Help from the lab: green tuning for photosynthesis

How do we get the carbon dioxide that was released into the air by burning fossil fuels out of there? There are quite a few suggestions on how to manage such “negative emissions”. However, there is already a natural process that does this: photosynthesis. This metabolic process in algae and green plants sucks around 400 gigatons of CO₂ from the earth's atmosphere every year. Photosynthetic organisms have been active for two to three billion years, and their exhaust gas, oxygen, made the development of multicellular higher life possible in the first place. "The global total output of photosynthesis corresponds to the equivalent of around 215 terawatts," says Axel Kleidon from the Max Planck Institute for Biogeochemistry in Jena.“That exceeds all non-biological processes in the atmosphere by a factor of more than four.” By way of comparison: In 2018, mankind's energy needs were covered by almost 19 terawatts over the course of the year.

As impressive as that is, on closer inspection the efficiency of photosynthesis is surprisingly puny.

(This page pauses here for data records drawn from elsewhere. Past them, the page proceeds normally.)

$ cat src/rtl/bin_to_bcd_seq.sv
// Purpose : sequential binary-to-BCD converter (shift-and-add-3), one input bit per clock,
//           feeding a row of per-digit seven-segment decoders.
// Latency : start accepted at edge 0; bcd_out/done/display_write update at edge WIDTH+1.
// Backpr. : no queueing; start is only sampled while idle (busy low) and is dropped otherwise.
//
// Ports:
//   clk            rising-edge clock
//   rst_n          asynchronous active-low reset
//   start          conversion request, sampled only in IDLE
//   bin_in         unsigned binary value, captured on the accepting edge
//   busy           high while a conversion is in flight (SHIFT and DONE states)
//   done           one-cycle pulse, bcd_out has just been updated
//   display_write  copy of done, fans out to every decoder's displayWrite
//   bcd_out        packed BCD, digit k in [4k+3:4k], held between conversions
//   overflow       (only with BIN_TO_BCD_OVERFLOW_EN) input exceeded 10^DIGITS-1
//
// Optional feature macro: BIN_TO_BCD_OVERFLOW_EN. When defined, out-of-range inputs
// saturate bcd_out to all nines and raise overflow. When undefined, results wrap
// modulo 10^DIGITS.

module bin_to_bcd_seq #(
    parameter int WIDTH  = 8,
    parameter int DIGITS = 3
) (
    input  logic                  clk,
    input  logic                  rst_n,
    input  logic                  start,
    input  logic [WIDTH-1:0]      bin_in,
    output logic                  busy,
    output logic                  done,
    output logic                  display_write,
`ifdef BIN_TO_BCD_OVERFLOW_EN
    output logic                  overflow,
`endif
    output logic [4*DIGITS-1:0]   bcd_out
);

    localparam int BW = 4 * DIGITS;
    localparam int CW = $clog2(WIDTH + 1);

    typedef enum logic [1:0] {
        S_IDLE  = 2'd0,
        S_SHIFT = 2'd1,
        S_DONE  = 2'd2
    } state_t;

    state_t                 state_q, state_d;
    logic [WIDTH-1:0]       shift_q, shift_d;
    logic [BW-1:0]          scratch_q, scratch_d;
    logic [CW-1:0]          cnt_q, cnt_d;
    logic [BW-1:0]          bcd_q;
    logic                   done_q;
    logic                   publish;
    logic [BW-1:0]          adj;
    logic [BW+WIDTH-1:0]    cat_shl;
    logic [BW-1:0]          result;

    // Pre-shift correction: any digit >= 5 would become >= 10 after doubling,
    // so bump it by 3 so the doubling carries cleanly into the next nibble.
    function automatic logic [BW-1:0] add3(input logic [BW-1:0] s);
        logic [BW-1:0] r;
        r = s;
        for (int k = 0; k < DIGITS; k++) begin
            if (s[4*k +: 4] >= 4'd5) begin
                r[4*k +: 4] = s[4*k +: 4] + 4'd3;
            end
        end
        return r;
    endfunction

`ifdef BIN_TO_BCD_OVERFLOW_EN
    function automatic longint unsigned pow10(input int n);
        longint unsigned p;
        p = 1;
        for (int i = 0; i < n; i++) begin
            p = p * 10;
        end
        return p;
    endfunction

    localparam longint unsigned BCD_MAX = pow10(DIGITS) - 1;

    logic ovf_pend_q, ovf_pend_d;
    logic overflow_q;

    assign result = ovf_pend_q ? {DIGITS{4'h9}} : scratch_q;
`else
    assign result = scratch_q;
`endif

    always_comb begin
        state_d   = state_q;
        shift_d   = shift_q;
        scratch_d = scratch_q;
        cnt_d     = cnt_q;
        publish   = 1'b0;
        adj       = add3(scratch_q);
        // Scratch and shift register behave as one long register; the scratch
        // MSB falls off the top, which is what makes narrow outputs wrap mod 10^DIGITS.
        cat_shl   = {adj, shift_q} << 1;
`ifdef BIN_TO_BCD_OVERFLOW_EN
        ovf_pend_d = ovf_pend_q;
`endif
        case (state_q)
            S_IDLE: begin
                if (start) begin
                    shift_d   = bin_in;
                    scratch_d = '0;
                    cnt_d     = CW'(WIDTH);
`ifdef BIN_TO_BCD_OVERFLOW_EN
                    ovf_pend_d = (64'(bin_in) > BCD_MAX);
`endif
                    state_d   = S_SHIFT;
                end
            end
            S_SHIFT: begin
                scratch_d = cat_shl[BW+WIDTH-1 -: BW];
                shift_d   = cat_shl[WIDTH-1:0];
                cnt_d     = cnt_q - CW'(1);
                if (cnt_q == CW'(1)) begin
                    state_d = S_DONE;
                end
            end
            S_DONE: begin
                // Scratch is final here; the result is published as control
                // returns to IDLE, so a held start can be accepted on the very next edge.
                publish = 1'b1;
                state_d = S_IDLE;
            end
            default: begin
                state_d = S_IDLE;
            end
        endcase
    end

    always_ff @(posedge clk or negedge rst_n) begin
        if (!rst_n) begin
            state_q   <= S_IDLE;
            shift_q   <= '0;
            scratch_q <= '0;
            cnt_q     <= '0;
            bcd_q     <= '0;
            done_q    <= 1'b0;
        end else begin
            state_q   <= state_d;
            shift_q   <= shift_d;
            scratch_q <= scratch_d;
            cnt_q     <= cnt_d;
            done_q    <= publish;
            if (publish) begin
                bcd_q <= result;
            end
        end
    end

`ifdef BIN_TO_BCD_OVERFLOW_EN
    always_ff @(posedge clk or negedge rst_n) begin
        if (!rst_n) begin
            ovf_pend_q <= 1'b0;
            overflow_q <= 1'b0;
        end else begin
            ovf_pend_q <= ovf_pend_d;
            if (publish) begin
                overflow_q <= ovf_pend_q;
            end
        end
    end

    assign overflow = overflow_q;
`endif

    assign busy          = (state_q != S_IDLE);
    assign done          = done_q;
    assign display_write = done_q;
    assign bcd_out       = bcd_q;

endmodule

“Even in the highly productive Amazon rainforests, photosynthesis is only around three watts per square meter,” explains Kleidon.

The sun provides 165 watts per square meter of radiant power in equatorial regions, and in our latitudes it is still 100 watts.

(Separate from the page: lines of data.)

`config.mk`:
```
export PLATFORM = sky130hd
export DESIGN_NAME = imem_program_loader
export DESIGN_NICKNAME = d
export VERILOG_FILES = /design/src/rtl/imem_program_loader.sv
export SDC_FILE = /design/constraint.sdc
export NUM_CORES = 1
export LEC_CHECK = 0
export CAP_MARGIN = 15
export CORE_MARGIN = 3
export CORE_UTILIZATION = 40
export CTS_CLUSTER_SIZE = 8
export DETAILED_ROUTE_END_ITERATION = 16
export GPL_TIMING_DRIVEN = 0
export PLACE_DENSITY = 0.72
export SLEW_MARGIN = 30
export SYNTH_ARGS = -nofsm -noshare
export SYNTH_HDL_FRONTEND = slang
export SYNTH_SLANG_ARGS = --single-unit
```
`constraint.sdc`:
```
create_clock -name clk -period 1.72 [get_ports clk]
set_input_delay 0.172 -clock clk [delete_from_list [all_inputs] [get_ports clk]]
set_output_delay 0.172 -clock clk [all_outputs]
set_load 0.01 [all_outputs]
```
`src/rtl/imem_program_loader.sv`:
```
// -----------------------------------------------------------------------------
// imem_program_loader
//
// Fills instruction memory from a byte stream before the CPU starts fetching.
// Bytes arrive on a valid/ready handshake and are packed big-endian into 32-bit
// words (the first byte lands in bits 31:24). Each word is written to the next
// word-aligned address. Loading stops on the all-zero halt word, after which
// cpu_run releases the CPU. If memory fills without a halt word, load_error
// latches instead.
//
// Parameters:
//   MEM_WORDS    instruction memory depth in words (2 .. 2^30)
//   IDX_W        word index width, 2^IDX_W >= MEM_WORDS
//
// Ports:
//   clk          system clock, rising edge
//   reset        synchronous, active-high reset
//   in_valid     byte source has a byte on in_byte
//   in_byte      stream byte
//   in_ready     loader accepts a byte this cycle
//   imem_we      instruction memory write strobe
//   imem_a       word-aligned byte address of the write
//   imem_wd      word being written
//   words_loaded words written so far, halt word included
//   cpu_run      program loaded, CPU may fetch
//   load_error   memory filled without a halt word
//   checksum     (only with IMEM_LOADER_CHECKSUM_EN) 32-bit sum of all
//                words written, halt word included
//
// Optional feature macro: IMEM_LOADER_CHECKSUM_EN
//
// State table:
//   state   | meaning
//   LOAD    | collecting bytes of the current word
//   WRITE   | one-cycle memory write of the assembled word
//   DONE    | halt word written, CPU released (sticky)
//   ERROR   | memory full without halt word (sticky)
// -----------------------------------------------------------------------------
module imem_program_loader #(
    parameter int MEM_WORDS = 64,
    parameter int IDX_W     = 6
) (
    input  logic             clk,
    input  logic             reset,
    input  logic             in_valid,
    input  logic [7:0]       in_byte,
    output logic             in_ready,
    output logic             imem_we,
    output logic [31:0]      imem_a,
    output logic [31:0]      imem_wd,
    output logic [IDX_W:0]   words_loaded,
    output logic             cpu_run,
    output logic             load_error
`ifdef IMEM_LOADER_CHECKSUM_EN
    ,
    output logic [31:0]      checksum
`endif
);

    localparam logic [1:0] S_LOAD  = 2'd0;
    localparam logic [1:0] S_WRITE = 2'd1;
    localparam logic [1:0] S_DONE  = 2'd2;
    localparam logic [1:0] S_ERROR = 2'd3;

    localparam logic [IDX_W-1:0] LAST_IDX = IDX_W'(MEM_WORDS - 1);

    logic [1:0]       state;
    logic [1:0]       byte_cnt;
    logic [IDX_W-1:0] word_idx;
    logic [31:0]      word;

    always_ff @(posedge clk) begin
        if (reset) begin
            state        <= S_LOAD;
            byte_cnt     <= 2'd0;
            word_idx     <= '0;
            word         <= 32'd0;
            words_loaded <= '0;
`ifdef IMEM_LOADER_CHECKSUM_EN
            checksum     <= 32'd0;
`endif
        end else begin
            case (state)
                S_LOAD: begin
                    if (in_valid) begin
                        word     <= {word[23:0], in_byte};
                        byte_cnt <= byte_cnt + 2'd1;
                        if (byte_cnt == 2'd3) begin
                            state <= S_WRITE;
                        end
                    end
                end
                S_WRITE: begin
                    words_loaded <= words_loaded + (IDX_W+1)'(1);
`ifdef IMEM_LOADER_CHECKSUM_EN
                    checksum     <= checksum + word;
`endif
                    // Halt-word check wins over the full-memory check so a
                    // terminator in the last slot still completes cleanly.
                    if (word == 32'd0) begin
                        state <= S_DONE;
                    end else if (word_idx == LAST_IDX) begin
                        state <= S_ERROR;
                    end else begin
                        word_idx <= word_idx + IDX_W'(1);
                        state    <= S_LOAD;
                    end
                end
                default: begin
                    state <= state;
                end
            endcase
        end
    end

    // Outputs decode the state register; the write commits on the edge that
    // ends WRITE because the memory samples we/a/wd on that same edge.
    assign in_ready   = (state == S_LOAD);
    assign imem_we    = (state == S_WRITE);
    assign imem_a     = imem_we ? 32'({word_idx, 2'b00}) : 32'd0;
    assign imem_wd    = imem_we ? word : 32'd0;
    assign cpu_run    = (state == S_DONE);
    assign load_error = (state == S_ERROR);

endmodule

```
==> impl_results.md <==
* Post-Synth Adder-Cell Area at 0.0154
* DRC at 0
* Area leader, netlist: dfxtp_1
* Power Density at ~660 nW/µm²
* Synth area leaders: dfxtp_1, nand2_1, and2_1
* Post-DRT Antenna Nets at 0
* Main combinational cell family by area after synthesis: simple AND/OR/NAND/NOR gates
* Core Area at ~5700 µm²
* Worst Setup EP: imem_wd[31]
* Synth Area in Simple Gates at 0.314
* Yosys cell types at 35
* Worst Setup Path Type: reg2out
* Crit. Startpoint: state[0]
* Die area at 7050 µm²
* Fin nets at 421
* Crit. End Element: primary output
* Hold Fails Final Rpt at 0
* Proportion of layout cells with a drive suffix above 1 at 0.209
* Fin. max-slew vios at 0
* H-tree depth at 2
* Setup Viol. Count Final at 0
* Levels on crit path at 5
* Worst reg2reg startpoint: word[24]
* Sequential fraction of the synthesis area at 0.403
* Drt total wl at between 5000 and 6000 µm
* Fraction of registers with async set/reset at 0
* HPWL after DPL at roughly 4400 µm
* Root Buffer: clkbuf_8
* CTS tree: done
* Cts bufs inserted at 5
* Cells on Worst Hold Path at 3
* Most common cell in the synthesized netlist: nand2_1
* Startpoint class of the critical path: flop
* Die Width at 84.0 µm
* Cells after synthesis at between 300 and 400
* Wire per inst at ~12 µm
* HP Class: in2reg
* Power Total at approximately 0.0022 W
* Cells after DPL at between 400 and 500
* Vias in the first global route at just over 2,000
* Reg2Reg Depth at 5
* N_diodes at 0
* Congestion Overflow GR at 0
* Via-to-Cell Ratio at between 4 and 5
* Drt pass-1 iters at 4
* Mux share of post-synthesis cell area at 0.0165
* Syn avg cell area at 7.92 µm²
* Worst-Skew Late Latency at around 0.3 ns
* Maxcap violations at 0
* GP Congestion at about 0.8
* Yosys reg bits at 49
* Slowest cell on crit path: dfxtp_2
* CP arrival at approximately 1.5 ns
* Worst Path Buf+Inv at 3
* Clk slew on worst S/H paths at roughly 0.090 ns
* Largest net degree at the start of global routing at 15
* Synth top cells by count: nand2_1, dfxtp_1, a21oi_1
* CTS sink count at slightly below 50
* Clk buf depth at 2
* Worst vdd ir at around 460 µV
* RSZ-0062 raised after global routing: yes
* Reg2Reg Setup Slack at about 0.080 ns
* Clk_skew at 0.0125 ns
* Primary FF master, synth: dfxtp_1
* Crit Path Max Fanout at 10
* Status: finished clean
* Crit-path leading delay family: buffers and inverters
* Fin crit period at 1.67 ns
* Post-synthesis compound-gate area fraction at 0.108
* Die height at 84.0 µm
* Post-synth EDFFs at 0
* Cell Area, Synth at around 2400 µm²
* Critical-path cell list: nor2b_2 -> buf_6 -> clkbuf_8 -> and2_1 -> dlygate4sd2_1
* Syn-to-layout area delta at 38.6%
* Starting Density at 0.426
* First-pass GRT wire length at ~9600 µm
* Reg2reg end: word_idx[3]
* Antenna violations before repair at 0
* Final Cycle Share at 0.971
* Post-synth top area share at 0.403
* IO Pins at 86
* DRT iter0 DRCs at 120
* Rows at 27
* Leak pwr at about 1.5 nW
* Vias at roughly 2,200
* I/O Buffers at 59
* Syn. warnings at 0
* WP data required at roughly 1.6 ns
* Final non-filler cell total at between 400 and 500
* Max incr delay on CP at about 0.33 ns
* Gr usage total at 0.163
* Fmax achieved at roughly 600 MHz
* Synth Area in XOR/XNOR at 0.0216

This means that the plants of the rainforest can only use around 1.8 percent of the solar energy flow.

They need about half of this to keep their metabolism going, with the other half they bind CO₂.

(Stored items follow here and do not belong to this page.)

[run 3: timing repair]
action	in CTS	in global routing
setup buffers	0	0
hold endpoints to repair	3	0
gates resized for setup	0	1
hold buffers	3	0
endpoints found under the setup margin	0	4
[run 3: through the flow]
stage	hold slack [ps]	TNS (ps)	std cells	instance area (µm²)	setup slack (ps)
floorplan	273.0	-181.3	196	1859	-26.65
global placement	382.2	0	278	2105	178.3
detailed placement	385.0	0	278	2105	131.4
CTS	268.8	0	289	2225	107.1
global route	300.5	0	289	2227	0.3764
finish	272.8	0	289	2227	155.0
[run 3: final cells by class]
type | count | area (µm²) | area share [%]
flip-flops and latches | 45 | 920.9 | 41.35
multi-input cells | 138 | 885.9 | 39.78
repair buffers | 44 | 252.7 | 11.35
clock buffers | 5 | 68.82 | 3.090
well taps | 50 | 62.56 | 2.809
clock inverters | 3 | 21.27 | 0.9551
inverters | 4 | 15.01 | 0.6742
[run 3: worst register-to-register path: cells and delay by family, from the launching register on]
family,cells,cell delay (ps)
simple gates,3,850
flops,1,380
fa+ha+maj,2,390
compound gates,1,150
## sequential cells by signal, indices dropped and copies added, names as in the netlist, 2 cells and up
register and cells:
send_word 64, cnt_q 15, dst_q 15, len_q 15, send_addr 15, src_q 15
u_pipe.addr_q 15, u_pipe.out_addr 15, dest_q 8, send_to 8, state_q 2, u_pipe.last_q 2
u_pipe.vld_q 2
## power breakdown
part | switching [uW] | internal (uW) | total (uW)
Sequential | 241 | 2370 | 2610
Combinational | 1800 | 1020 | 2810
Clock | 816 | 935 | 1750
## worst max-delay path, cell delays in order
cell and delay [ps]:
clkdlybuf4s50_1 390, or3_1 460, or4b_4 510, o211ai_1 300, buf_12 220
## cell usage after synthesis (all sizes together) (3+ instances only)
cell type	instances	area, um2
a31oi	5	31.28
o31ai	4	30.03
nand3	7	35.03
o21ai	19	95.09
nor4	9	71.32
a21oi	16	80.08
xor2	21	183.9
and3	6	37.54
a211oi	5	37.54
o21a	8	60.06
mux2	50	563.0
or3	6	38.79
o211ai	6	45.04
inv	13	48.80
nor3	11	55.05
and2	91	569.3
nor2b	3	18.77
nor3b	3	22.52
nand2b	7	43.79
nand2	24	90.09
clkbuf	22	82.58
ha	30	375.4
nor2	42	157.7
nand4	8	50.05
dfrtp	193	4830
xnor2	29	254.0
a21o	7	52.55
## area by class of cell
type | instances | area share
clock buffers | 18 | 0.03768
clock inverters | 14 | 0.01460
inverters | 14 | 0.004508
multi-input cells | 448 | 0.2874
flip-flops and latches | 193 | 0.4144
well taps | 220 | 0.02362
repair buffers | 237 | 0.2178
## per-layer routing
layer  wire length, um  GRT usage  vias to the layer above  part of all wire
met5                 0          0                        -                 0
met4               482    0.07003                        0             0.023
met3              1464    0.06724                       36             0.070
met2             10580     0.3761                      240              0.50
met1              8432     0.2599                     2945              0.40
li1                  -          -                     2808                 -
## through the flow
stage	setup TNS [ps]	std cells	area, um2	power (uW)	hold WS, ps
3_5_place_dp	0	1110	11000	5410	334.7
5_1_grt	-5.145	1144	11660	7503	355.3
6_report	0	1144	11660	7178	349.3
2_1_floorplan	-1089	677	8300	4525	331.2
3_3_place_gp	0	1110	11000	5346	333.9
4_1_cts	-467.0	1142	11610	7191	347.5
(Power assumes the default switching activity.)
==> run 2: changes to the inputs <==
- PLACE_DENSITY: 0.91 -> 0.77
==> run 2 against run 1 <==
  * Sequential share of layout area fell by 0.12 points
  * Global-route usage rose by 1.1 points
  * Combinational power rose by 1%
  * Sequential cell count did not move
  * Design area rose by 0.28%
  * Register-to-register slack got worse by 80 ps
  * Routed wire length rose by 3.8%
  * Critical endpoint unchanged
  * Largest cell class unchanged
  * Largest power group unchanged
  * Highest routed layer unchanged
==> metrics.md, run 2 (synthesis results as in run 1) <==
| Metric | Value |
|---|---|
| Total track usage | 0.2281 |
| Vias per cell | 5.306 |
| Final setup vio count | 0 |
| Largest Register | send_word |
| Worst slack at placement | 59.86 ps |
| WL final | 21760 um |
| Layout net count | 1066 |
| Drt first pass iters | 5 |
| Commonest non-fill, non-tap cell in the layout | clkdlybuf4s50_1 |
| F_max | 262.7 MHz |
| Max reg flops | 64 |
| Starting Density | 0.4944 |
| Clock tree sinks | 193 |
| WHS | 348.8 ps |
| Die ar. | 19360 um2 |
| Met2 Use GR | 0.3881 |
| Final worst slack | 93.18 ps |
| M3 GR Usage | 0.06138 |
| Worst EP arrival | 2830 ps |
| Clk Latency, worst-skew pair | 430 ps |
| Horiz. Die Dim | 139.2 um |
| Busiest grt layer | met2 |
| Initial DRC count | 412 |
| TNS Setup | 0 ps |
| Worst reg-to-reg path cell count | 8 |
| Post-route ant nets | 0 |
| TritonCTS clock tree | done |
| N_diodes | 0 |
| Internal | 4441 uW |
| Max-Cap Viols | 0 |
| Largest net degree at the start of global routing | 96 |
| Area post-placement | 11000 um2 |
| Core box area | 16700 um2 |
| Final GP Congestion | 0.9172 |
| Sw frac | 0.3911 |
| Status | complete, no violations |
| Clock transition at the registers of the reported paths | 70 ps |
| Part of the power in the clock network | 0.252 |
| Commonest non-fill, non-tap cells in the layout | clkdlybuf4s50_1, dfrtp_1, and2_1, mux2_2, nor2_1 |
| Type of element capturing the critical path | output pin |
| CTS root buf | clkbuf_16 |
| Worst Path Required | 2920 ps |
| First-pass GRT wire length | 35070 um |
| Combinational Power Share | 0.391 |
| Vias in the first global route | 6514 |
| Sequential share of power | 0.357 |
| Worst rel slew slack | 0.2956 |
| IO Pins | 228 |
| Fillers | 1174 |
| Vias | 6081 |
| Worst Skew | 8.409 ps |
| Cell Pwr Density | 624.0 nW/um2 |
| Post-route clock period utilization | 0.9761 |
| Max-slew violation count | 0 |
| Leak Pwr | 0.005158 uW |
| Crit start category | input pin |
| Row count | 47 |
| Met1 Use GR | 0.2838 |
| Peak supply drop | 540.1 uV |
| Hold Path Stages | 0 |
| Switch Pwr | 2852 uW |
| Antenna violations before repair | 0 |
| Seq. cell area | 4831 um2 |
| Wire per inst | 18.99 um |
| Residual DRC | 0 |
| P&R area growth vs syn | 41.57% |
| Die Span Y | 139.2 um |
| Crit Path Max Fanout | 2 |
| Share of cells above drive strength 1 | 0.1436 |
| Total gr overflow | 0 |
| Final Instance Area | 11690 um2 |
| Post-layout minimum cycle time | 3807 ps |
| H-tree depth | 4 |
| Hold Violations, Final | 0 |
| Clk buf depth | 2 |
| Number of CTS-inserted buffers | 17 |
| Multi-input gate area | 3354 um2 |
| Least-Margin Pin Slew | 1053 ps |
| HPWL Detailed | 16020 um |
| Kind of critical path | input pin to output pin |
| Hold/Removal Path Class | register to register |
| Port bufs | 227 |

Photovoltaics are ten times more efficient

In the tropical rainforest, a little more than one kilogram of carbon is fixed per square meter and year. Photosynthesis in the ocean is only half as efficient as on land, mainly due to the limited supply of nutrients. But even well-fertilized agricultural areas hardly achieve more than three percent efficiency. Compared to the efficiency of around twenty percent with which today's commercial photovoltaic systems convert the energy of sunlight into electricity, photosynthesis is astonishingly weak. Why? So, for once, has evolution failed to find the cleverest solution?

There are different answers to this question, depending on whether you approach it from a microscopic perspective or from a macroscopic one like Axel Kleidon. In addition to detailed computer simulations, he also uses analytical models from the physics toolbox. He was able to show that the decisive hurdle for greater efficiency in photosynthesis does not lie in its molecular mechanism, but in the gas exchange with the environment.

Kleidon argues primarily with thermodynamics, the theory of the conversion of forms of energy.

It can thus be calculated that the binding of the carbon by the photosynthetic apparatus can basically use around 19 percent of the energy in the captured solar radiation and thus come close to the current photovoltaics - even though plants only use the long-wave, red part of the solar color spectrum.

Light waves of other colors leave the vegetable dyes, the chlorophylls, behind, which is why plants look green.

The plant as a heat engine

Photosynthesis should now be able to bind around 670 grams of carbon in plant material with one kilogram of water, if one draws up a balance sheet of the chemical reactions involved.

In fact, it is only around two grams of carbon per kilogram of water consumed.

The exact value varies somewhat depending on the climatic zone, plant species and variant of the photosynthesis process.

But the order of magnitude of this “water use efficiency” applies in principle.

That put Kleidon on the right track: The actual bottleneck for efficiency is at the very end, in the transpiration of the plants through the stomata of the leaves.